Give the number of lines below that hold the string "export", and nothing more.

RECORDS FOR THIS TASK =
================
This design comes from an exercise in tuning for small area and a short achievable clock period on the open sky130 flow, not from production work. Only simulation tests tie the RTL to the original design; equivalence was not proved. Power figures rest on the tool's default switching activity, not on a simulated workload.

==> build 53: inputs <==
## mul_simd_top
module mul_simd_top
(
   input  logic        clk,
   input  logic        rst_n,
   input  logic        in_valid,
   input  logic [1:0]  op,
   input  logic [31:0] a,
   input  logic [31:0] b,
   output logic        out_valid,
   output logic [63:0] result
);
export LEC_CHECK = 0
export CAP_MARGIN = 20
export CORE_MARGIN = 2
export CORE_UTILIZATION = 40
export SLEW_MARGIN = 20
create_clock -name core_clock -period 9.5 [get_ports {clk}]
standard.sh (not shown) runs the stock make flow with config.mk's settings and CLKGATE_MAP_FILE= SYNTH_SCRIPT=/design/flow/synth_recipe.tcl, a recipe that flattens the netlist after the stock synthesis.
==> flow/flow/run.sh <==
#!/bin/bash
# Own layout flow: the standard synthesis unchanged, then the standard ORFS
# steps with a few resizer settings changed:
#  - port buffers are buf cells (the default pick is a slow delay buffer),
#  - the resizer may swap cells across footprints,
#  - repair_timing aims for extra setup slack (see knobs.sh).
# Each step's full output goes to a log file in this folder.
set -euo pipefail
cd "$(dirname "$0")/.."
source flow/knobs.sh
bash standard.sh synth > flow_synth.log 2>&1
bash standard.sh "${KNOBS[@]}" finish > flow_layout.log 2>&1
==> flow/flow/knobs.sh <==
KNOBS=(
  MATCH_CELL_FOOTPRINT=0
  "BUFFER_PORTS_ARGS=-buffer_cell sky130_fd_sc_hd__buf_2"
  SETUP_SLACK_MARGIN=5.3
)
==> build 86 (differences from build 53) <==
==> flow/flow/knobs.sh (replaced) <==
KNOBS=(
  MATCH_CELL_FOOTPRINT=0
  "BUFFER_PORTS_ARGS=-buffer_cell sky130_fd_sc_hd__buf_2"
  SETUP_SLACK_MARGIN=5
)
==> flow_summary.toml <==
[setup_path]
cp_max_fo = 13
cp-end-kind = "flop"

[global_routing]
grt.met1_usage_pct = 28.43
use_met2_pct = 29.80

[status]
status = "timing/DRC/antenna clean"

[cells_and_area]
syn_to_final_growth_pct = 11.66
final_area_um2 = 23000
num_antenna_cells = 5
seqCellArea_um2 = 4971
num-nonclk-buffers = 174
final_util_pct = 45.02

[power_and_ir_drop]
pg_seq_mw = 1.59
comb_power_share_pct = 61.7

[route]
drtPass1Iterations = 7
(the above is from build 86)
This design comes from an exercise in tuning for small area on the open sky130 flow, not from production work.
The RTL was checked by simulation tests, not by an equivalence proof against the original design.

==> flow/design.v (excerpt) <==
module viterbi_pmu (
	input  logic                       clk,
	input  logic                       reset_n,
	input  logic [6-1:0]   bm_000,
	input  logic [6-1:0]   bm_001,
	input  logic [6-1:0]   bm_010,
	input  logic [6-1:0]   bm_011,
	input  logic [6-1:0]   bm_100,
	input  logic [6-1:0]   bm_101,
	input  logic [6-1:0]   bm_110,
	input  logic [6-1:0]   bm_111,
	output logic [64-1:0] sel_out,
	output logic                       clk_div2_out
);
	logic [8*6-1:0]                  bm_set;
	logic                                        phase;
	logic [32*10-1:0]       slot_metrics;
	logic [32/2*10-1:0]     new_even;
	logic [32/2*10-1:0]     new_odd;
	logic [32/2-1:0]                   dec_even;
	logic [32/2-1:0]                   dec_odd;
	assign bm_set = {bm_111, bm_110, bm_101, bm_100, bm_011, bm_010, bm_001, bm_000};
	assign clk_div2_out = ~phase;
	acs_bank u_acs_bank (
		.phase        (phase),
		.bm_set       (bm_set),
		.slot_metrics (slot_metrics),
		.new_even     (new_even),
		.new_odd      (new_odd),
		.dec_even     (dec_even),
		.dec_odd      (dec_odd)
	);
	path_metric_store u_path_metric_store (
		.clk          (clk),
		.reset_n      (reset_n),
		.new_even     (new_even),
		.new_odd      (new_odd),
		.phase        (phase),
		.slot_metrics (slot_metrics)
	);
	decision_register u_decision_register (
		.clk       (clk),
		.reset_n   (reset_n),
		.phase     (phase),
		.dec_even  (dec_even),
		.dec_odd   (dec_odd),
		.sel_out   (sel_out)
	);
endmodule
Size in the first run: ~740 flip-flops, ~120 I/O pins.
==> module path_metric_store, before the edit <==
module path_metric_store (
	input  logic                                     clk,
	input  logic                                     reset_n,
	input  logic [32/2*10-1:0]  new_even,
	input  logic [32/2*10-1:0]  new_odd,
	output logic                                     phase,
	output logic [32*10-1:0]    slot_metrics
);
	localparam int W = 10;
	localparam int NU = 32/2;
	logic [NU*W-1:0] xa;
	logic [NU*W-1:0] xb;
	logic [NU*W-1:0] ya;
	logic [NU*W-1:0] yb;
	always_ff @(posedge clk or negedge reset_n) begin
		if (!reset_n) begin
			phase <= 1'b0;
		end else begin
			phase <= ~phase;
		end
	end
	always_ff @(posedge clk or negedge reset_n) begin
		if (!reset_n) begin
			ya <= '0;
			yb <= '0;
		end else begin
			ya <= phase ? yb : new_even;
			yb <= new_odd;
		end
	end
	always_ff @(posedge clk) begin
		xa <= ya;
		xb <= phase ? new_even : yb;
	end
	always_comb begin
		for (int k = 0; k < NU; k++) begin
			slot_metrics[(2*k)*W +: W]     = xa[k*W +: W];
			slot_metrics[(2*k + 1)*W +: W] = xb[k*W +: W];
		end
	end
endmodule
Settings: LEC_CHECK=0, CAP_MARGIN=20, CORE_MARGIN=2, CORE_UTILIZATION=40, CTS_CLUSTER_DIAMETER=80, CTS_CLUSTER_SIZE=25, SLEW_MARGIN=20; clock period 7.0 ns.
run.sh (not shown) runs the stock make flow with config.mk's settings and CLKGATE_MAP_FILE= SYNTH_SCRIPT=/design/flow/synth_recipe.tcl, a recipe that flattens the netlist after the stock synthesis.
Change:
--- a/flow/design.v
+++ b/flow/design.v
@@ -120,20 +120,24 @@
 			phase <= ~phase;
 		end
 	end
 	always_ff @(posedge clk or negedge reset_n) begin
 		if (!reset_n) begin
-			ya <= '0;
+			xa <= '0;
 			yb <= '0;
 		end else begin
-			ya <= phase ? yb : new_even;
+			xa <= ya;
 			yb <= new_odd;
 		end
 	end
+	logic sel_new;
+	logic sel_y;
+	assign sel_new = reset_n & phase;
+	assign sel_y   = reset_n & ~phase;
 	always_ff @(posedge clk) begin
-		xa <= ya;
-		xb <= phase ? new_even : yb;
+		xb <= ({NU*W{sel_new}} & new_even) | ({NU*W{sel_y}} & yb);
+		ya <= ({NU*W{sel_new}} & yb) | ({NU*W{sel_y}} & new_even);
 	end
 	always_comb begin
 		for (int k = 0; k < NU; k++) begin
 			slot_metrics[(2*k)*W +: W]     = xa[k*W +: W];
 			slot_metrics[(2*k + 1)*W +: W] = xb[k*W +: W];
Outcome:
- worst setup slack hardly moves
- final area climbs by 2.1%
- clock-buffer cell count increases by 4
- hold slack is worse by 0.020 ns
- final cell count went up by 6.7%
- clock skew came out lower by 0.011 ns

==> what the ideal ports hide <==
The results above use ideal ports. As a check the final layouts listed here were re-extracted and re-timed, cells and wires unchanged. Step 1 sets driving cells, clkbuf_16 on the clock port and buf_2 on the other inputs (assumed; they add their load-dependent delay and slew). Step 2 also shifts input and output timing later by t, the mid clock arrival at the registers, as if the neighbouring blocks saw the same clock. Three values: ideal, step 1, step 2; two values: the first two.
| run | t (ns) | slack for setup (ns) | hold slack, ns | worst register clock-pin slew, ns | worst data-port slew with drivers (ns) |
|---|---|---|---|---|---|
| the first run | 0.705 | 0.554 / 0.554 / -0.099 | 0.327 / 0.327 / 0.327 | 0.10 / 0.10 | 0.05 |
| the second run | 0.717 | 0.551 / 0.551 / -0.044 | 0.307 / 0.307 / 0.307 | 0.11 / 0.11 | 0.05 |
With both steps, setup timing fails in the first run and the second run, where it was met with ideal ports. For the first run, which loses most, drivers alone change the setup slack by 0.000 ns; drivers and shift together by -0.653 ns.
================
ANSWER SECTION =
5